Edson Cadete: aqui também tem, o New York Times é uma família desde do século XIX, só que aqui o debate racial é muito amplo, então apesar de estar sob domínio privado, sempre tem cobertura constante da imprensa, tem vários temas, histórias da comunidade, etc.
Portal Afro: você também mencionou que adquiriu muito conhecimento sobre a história afro-americana através da cultura, como teatro e cinema. Você acredita que nos EUA, o acesso à cultura, é mais possibilitado?
Edson Cadete: aqui há descontos, e eu como jornalista, tenho acesso a muitos eventos e instituições culturais, porque dão um passe para quem é jornalista, mas, por exemplo, tem várias galerias que você não paga, tem instituições que o primeiro sábado do mês não é pago, então, tem várias maneiras de adquirir cultura, sem precisar pagar um preço exorbitante para assistir à peça de teatro, por exemplo.
Portal Afro: aqui no Brasil temos a Lei Rouanet, de incentivo à cultura.

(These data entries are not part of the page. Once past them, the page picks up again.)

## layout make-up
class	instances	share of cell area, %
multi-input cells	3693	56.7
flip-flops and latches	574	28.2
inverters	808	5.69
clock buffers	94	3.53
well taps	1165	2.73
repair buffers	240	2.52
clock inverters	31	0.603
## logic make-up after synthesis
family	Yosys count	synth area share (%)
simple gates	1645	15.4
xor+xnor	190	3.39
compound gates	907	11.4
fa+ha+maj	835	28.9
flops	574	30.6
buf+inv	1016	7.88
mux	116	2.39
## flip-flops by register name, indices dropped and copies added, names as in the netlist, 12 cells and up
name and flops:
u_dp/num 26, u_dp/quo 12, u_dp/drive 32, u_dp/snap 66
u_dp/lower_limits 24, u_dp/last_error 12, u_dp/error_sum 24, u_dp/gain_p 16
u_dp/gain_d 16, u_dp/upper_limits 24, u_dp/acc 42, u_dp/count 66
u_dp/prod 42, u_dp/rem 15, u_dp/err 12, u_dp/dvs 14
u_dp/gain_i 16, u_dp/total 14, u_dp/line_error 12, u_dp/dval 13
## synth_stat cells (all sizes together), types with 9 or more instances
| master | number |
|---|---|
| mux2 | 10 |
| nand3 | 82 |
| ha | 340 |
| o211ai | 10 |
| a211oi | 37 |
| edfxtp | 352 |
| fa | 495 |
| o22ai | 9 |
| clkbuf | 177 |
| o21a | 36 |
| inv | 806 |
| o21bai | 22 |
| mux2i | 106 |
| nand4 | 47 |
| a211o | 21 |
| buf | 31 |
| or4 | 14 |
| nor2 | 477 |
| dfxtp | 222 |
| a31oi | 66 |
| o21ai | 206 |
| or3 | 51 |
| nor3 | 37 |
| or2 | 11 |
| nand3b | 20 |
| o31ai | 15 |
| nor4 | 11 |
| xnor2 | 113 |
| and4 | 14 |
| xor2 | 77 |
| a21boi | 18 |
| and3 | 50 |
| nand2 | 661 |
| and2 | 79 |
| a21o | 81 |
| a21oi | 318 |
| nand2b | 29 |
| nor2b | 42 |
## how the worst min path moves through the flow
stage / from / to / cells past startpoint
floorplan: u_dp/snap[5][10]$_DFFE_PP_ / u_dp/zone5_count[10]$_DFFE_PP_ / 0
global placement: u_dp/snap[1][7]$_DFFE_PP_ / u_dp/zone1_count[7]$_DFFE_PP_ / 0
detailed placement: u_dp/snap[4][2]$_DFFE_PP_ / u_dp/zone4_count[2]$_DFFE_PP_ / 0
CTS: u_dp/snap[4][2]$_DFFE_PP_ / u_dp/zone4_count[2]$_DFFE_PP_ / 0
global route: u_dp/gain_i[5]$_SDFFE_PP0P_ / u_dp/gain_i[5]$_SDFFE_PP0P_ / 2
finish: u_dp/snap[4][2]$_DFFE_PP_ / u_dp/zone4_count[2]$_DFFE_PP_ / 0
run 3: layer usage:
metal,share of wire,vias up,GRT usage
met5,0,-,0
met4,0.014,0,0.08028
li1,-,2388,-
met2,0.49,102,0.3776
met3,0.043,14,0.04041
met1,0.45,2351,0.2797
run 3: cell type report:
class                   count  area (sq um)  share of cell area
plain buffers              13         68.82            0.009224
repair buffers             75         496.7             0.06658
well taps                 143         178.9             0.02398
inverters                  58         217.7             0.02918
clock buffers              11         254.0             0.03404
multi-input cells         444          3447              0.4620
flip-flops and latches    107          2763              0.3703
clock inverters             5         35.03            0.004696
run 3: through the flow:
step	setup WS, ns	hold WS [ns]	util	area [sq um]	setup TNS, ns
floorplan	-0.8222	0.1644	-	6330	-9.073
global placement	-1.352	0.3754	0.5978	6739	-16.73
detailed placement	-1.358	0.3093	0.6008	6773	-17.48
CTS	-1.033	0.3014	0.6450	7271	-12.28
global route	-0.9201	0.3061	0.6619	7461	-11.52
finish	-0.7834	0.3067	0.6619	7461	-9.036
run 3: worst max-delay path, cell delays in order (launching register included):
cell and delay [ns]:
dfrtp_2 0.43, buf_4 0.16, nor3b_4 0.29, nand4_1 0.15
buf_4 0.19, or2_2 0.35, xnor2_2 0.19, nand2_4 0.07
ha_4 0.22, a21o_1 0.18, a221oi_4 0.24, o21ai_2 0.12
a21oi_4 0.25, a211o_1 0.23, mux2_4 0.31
$ cat src/hdl/line_follower_pid_drive.sv
// ----------------------------------------------------------------------------
// line_follower_pid_drive
// PID steering of a differential drive from three line sensor samples.
// Registers: input sample, error/integral item, products, drive output.
// Throughput: one item per cycle unless the drive receiver stalls; the
// error/integral stage updates its state per item, so items may follow
// back to back. Reset: clears the integral, last error and all valid flags,
// and loads the register defaults. Register writes are taken every cycle.
// ----------------------------------------------------------------------------
module line_follower_pid_drive (
    input  logic         i_clk,
    input  logic         i_rst_n,
    lfpd_sample_if.sink  i_sample,
    lfpd_drive_if.source o_drive,
    lfpd_cfg_if.sink     i_cfg
);

    lfpd_pkg::t_cfg      r_regs;
    logic                r_in_valid;
    lfpd_pkg::t_sample   r_in;
    logic                err_ready, err_valid, drv_ready;
    lfpd_pkg::t_err_item err_item;

    assign i_cfg.ready    = 1'b1;
    assign i_sample.ready = !r_in_valid || err_ready;

    always_ff @(posedge i_clk) begin
        if (!i_rst_n) begin
            r_regs.gain_p      <= lfpd_pkg::RST_GAIN_P;
            r_regs.gain_i      <= lfpd_pkg::RST_GAIN_I;
            r_regs.gain_d      <= lfpd_pkg::RST_GAIN_D;
            r_regs.base_left   <= lfpd_pkg::RST_SPEED;
            r_regs.base_right  <= lfpd_pkg::RST_SPEED;
            r_regs.pivot_speed <= lfpd_pkg::RST_SPEED;
            r_regs.line_thr    <= lfpd_pkg::RST_LINE;
            r_regs.dark_thr    <= lfpd_pkg::RST_DARK;
        end else if (i_cfg.valid) begin
            case (i_cfg.index)
                lfpd_pkg::REG_GAIN_P:     r_regs.gain_p      <= i_cfg.data[lfpd_pkg::GAIN_W-1:0];
                lfpd_pkg::REG_GAIN_I:     r_regs.gain_i      <= i_cfg.data[lfpd_pkg::GAIN_W-1:0];
                lfpd_pkg::REG_GAIN_D:     r_regs.gain_d      <= i_cfg.data[lfpd_pkg::GAIN_W-1:0];
                lfpd_pkg::REG_BASE_LEFT:  r_regs.base_left   <= i_cfg.data[lfpd_pkg::SPEED_W-1:0];
                lfpd_pkg::REG_BASE_RIGHT: r_regs.base_right  <= i_cfg.data[lfpd_pkg::SPEED_W-1:0];
                lfpd_pkg::REG_PIVOT:      r_regs.pivot_speed <= i_cfg.data[lfpd_pkg::SPEED_W-1:0];
                lfpd_pkg::REG_LINE_THR:   r_regs.line_thr    <= i_cfg.data[lfpd_pkg::LEVEL_W-1:0];
                lfpd_pkg::REG_DARK_THR:   r_regs.dark_thr    <= i_cfg.data[lfpd_pkg::LEVEL_W-1:0];
                default: begin
                end
            endcase
        end
    end

    always_ff @(posedge i_clk) begin
        if (!i_rst_n) begin
            r_in_valid <= 1'b0;
        end else if (i_sample.ready) begin
            r_in_valid <= i_sample.valid;
        end
        if (i_sample.valid && i_sample.ready) begin
            r_in.left   <= i_sample.left_sample;
            r_in.center <= i_sample.center_sample;
            r_in.right  <= i_sample.right_sample;
        end
    end

    lfpd_err_stage u_err (
        .i_clk   (i_clk),
        .i_rst_n (i_rst_n),
        .i_regs  (r_regs),
        .i_valid (r_in_valid),
        .o_ready (err_ready),
        .i_item  (r_in),
        .o_valid (err_valid),
        .i_ready (drv_ready),
        .o_item  (err_item)
    );

    lfpd_drive_stage u_drive (
        .i_clk   (i_clk),
        .i_rst_n (i_rst_n),
        .i_regs  (r_regs),
        .i_valid (err_valid),
        .o_ready (drv_ready),
        .i_item  (err_item),
        .o_drive (o_drive)
    );

endmodule
===== src/design/hctbp_packer.sv =====
// Bit packer datapath: code shift register, byte buffer and the shared merge unit.
// Depends on hctbp_pkg.
module hctbp_packer #(
    parameter int CODE_W = hctbp_pkg::MAX_CODE_LEN_DEF
) (
    input  logic                         aclk,
    input  logic                         aresetn,
    input  hctbp_pkg::pk_ctrl_t          ctrl,
    input  logic [$clog2(CODE_W+1)-1:0]  load_len,
    input  logic [CODE_W-1:0]            load_code,
    output hctbp_pkg::pk_stat_t          stat
);
    import hctbp_pkg::*;

    localparam int LEN_W = $clog2(CODE_W + 1);
    localparam int SR_W  = CODE_W + 7;
    localparam int SH_W  = $clog2(SR_W + 1);
    localparam int CMP_W = (LEN_W > 4) ? LEN_W : 4;

    logic [SR_W-1:0]   sr_reg,  sr_next;
    logic [LEN_W-1:0]  rem_reg, rem_next;
    logic [BYTE_W-1:0] buf_reg, buf_next;
    logic [CNT_W-1:0]  cnt_reg, cnt_next;

    logic [3:0]        space;
    logic [3:0]        take;
    logic [3:0]        cnt_sum;
    logic [BYTE_W-1:0] chunk;
    logic [BYTE_W-1:0] merged;
    logic              full;

    // Shared merge unit: move as many code bits as fit into the byte buffer.
    always_comb begin
        space   = 4'(BYTE_W) - {1'b0, cnt_reg};
        take    = (CMP_W'(rem_reg) >= CMP_W'(space)) ? space : 4'(rem_reg);
        chunk   = sr_reg[SR_W-1 -: BYTE_W];
        merged  = buf_reg | (chunk >> cnt_reg);
        cnt_sum = {1'b0, cnt_reg} + take;
        full    = cnt_sum[3];
    end

    // Next-state selection for load, step and clear.
    always_comb begin
        sr_next  = sr_reg;
        rem_next = rem_reg;
        buf_next = buf_reg;
        cnt_next = cnt_reg;
        if (ctrl.load) begin
            sr_next  = SR_W'(load_code) << (SH_W'(SR_W) - SH_W'(load_len));
            rem_next = load_len;
        end else if (ctrl.step) begin
            sr_next  = sr_reg << take;
            rem_next = rem_reg - LEN_W'(take);
            if (full) begin
                buf_next = '0;
                cnt_next = '0;
            end else begin
                buf_next = merged;
                cnt_next = cnt_sum[CNT_W-1:0];
            end
        end
        if (ctrl.clear) begin
            buf_next = '0;
            cnt_next = '0;
        end
    end

    // Buffer state is cleared by reset; the code shift register is payload.
    always_ff @(posedge aclk) begin
        if (!aresetn) begin
            rem_reg <= '0;
            buf_reg <= '0;
            cnt_reg <= '0;
        end else begin
            rem_reg <= rem_next;
            buf_reg <= buf_next;
            cnt_reg <= cnt_next;
        end
        sr_reg <= sr_next;
    end

    assign stat.rem_zero  = (rem_reg == '0);
    assign stat.full      = full;
    assign stat.data_byte = full ? merged : buf_reg;
    assign stat.bit_count = cnt_reg;

endmodule
File: src/hw/rtl/jtag_sct_pkg.sv
// Types, codes and sizes of the JTAG shift engine with code tables.
// Used by the controller, the datapath, the top level and the checker.
package jtag_sct_pkg;

  localparam int TABLE_DEPTH    = 16;
  localparam int MAX_SHIFT_BITS = 16;
  localparam int IDX_W          = 4;
  localparam int CNT_W          = 5;
  localparam int WORD_W         = 16;

  // Upper nibble of the table exchange codes
  localparam logic [3:0] CODE_TABLE_A = 4'h4;
  localparam logic [3:0] CODE_TABLE_B = 4'h5;

  typedef enum logic [1:0] {
    OP_EXCHANGE = 2'd0,
    OP_LOAD_A   = 2'd1,
    OP_LOAD_B   = 2'd2,
    OP_RESERVED = 2'd3
  } op_t;

  typedef enum logic [1:0] {
    KIND_BIT    = 2'd0,
    KIND_DONE   = 2'd1,
    KIND_LOADED = 2'd2,
    KIND_ERROR  = 2'd3
  } kind_t;

  typedef struct packed {
    op_t               opcode;
    logic [7:0]        code;
    logic [IDX_W-1:0]  entry_index;
    logic [7:0]        bit_count;
    logic [WORD_W-1:0] tdi_value;
    logic [WORD_W-1:0] tms_value;
    logic [WORD_W-1:0] tdo_levels;
  } item_t;

  typedef struct packed {
    kind_t             kind;
    logic              tms_bit;
    logic              tdi_bit;
    logic [WORD_W-1:0] tdo_word;
    logic              last;
  } result_t;

  // Commands from the controller to the datapath
  typedef struct packed {
    logic  load;
    logic  write_a;
    logic  write_b;
    logic  step;
    kind_t kind;
  } ctrl_t;

  // Status from the datapath to the controller
  typedef struct packed {
    logic shift_ok;
    logic load_a_ok;
    logic load_b_ok;
    logic zero_bits;
    logic last_bit;
  } stat_t;

endpackage
<file path="config.mk">
export PLATFORM = sky130hd
export DESIGN_NAME = source_text_tokenizer_flat
export DESIGN_NICKNAME = d
export VERILOG_FILES = /design/src/sv/stt_pkg.sv /design/src/sv/stt_src_if.sv /design/src/sv/stt_rec_if.sv /design/src/sv/source_text_tokenizer.sv /design/src/sv/stt_lexer_core.sv /design/src/sv/stt_record_serializer.sv /design/src/flat_wrapper.sv
export SDC_FILE = /design/constraint.sdc
export NUM_CORES = 1
export LEC_CHECK = 0
export BUFFER_PORTS_ARGS = -buffer_cell sky130_fd_sc_hd__buf_4
export CORE_MARGIN = 5
export CORE_UTILIZATION = 46
export CTS_BUF_LIST = sky130_fd_sc_hd__clkbuf_4 sky130_fd_sc_hd__clkbuf_8
export DETAILED_ROUTE_END_ITERATION = 6
export HOLD_SLACK_MARGIN = 0.03
export SETUP_SLACK_MARGIN = 0.1
export SLEW_MARGIN = 5
export SYNTH_ARGS = -nofsm -noshare
export SYNTH_HDL_FRONTEND = slang
export SYNTH_HIERARCHICAL = 1
export SYNTH_SLANG_ARGS = --single-unit
</file>
<file path="constraint.sdc">
create_clock -name clk -period 9.77 [get_ports clk]
set_input_delay 1.954 -clock clk [delete_from_list [all_inputs] [get_ports clk]]
set_output_delay 1.954 -clock clk [all_outputs]
set_load 0.03 [all_outputs]
</file>
===== config.mk =====
export PLATFORM = sky130hd
export DESIGN_NAME = interval_insert_merge
export DESIGN_NICKNAME = d
export VERILOG_FILES = /design/src/design/iim_pkg.sv /design/src/design/iim_front.sv /design/src/design/iim_back.sv /design/src/design/interval_insert_merge.sv
export SDC_FILE = /design/constraint.sdc
export NUM_CORES = 2
export LEC_CHECK = 0
export BUFFER_PORTS_ARGS = -buffer_cell sky130_fd_sc_hd__buf_2
export CORE_AREA = 2 2 540 327
export CTS_BUF_LIST = sky130_fd_sc_hd__clkbuf_16
export CTS_CLUSTER_DIAMETER = 150
export DETAILED_ROUTE_END_ITERATION = 12
export DIE_AREA = 0 0 542 329
export MAX_ROUTING_LAYER = met4
export PLACE_DENSITY_LB_ADDON = 0.25
export SLEW_MARGIN = 0
export SYNTH_ARGS = -nofsm -noshare
export SYNTH_HDL_FRONTEND = slang
export SYNTH_SLANG_ARGS = --single-unit

===== constraint.sdc =====
create_clock -name aclk -period 6.3 [get_ports aclk]
set_clock_uncertainty 0.15 [all_clocks]
set_input_delay 0.315 -clock aclk [delete_from_list [all_inputs] [get_ports aclk]]
set_output_delay 0.315 -clock aclk [all_outputs]
set_load 0.01 [all_outputs]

Aí tem algum dispositivo similar a essa Lei?
Edson Cadete: diferente do Brasil, aqui tem muita instituição filantrópica que ajuda as instituições culturais e a cidade também ajuda com recursos, então há uma combinação privada e da cidade.
O jornalista , Edson Cadete, finaliza a entrevista ressaltando a importância de dar atenção à comunidade negra e sua história, e que o debate racial deve ser constante. A fala dele evidencia a necessidade de uma compreensão mais profunda e integrada das realidades raciais em ambos os países, levando em conta suas particularidades e desafios que são únicos.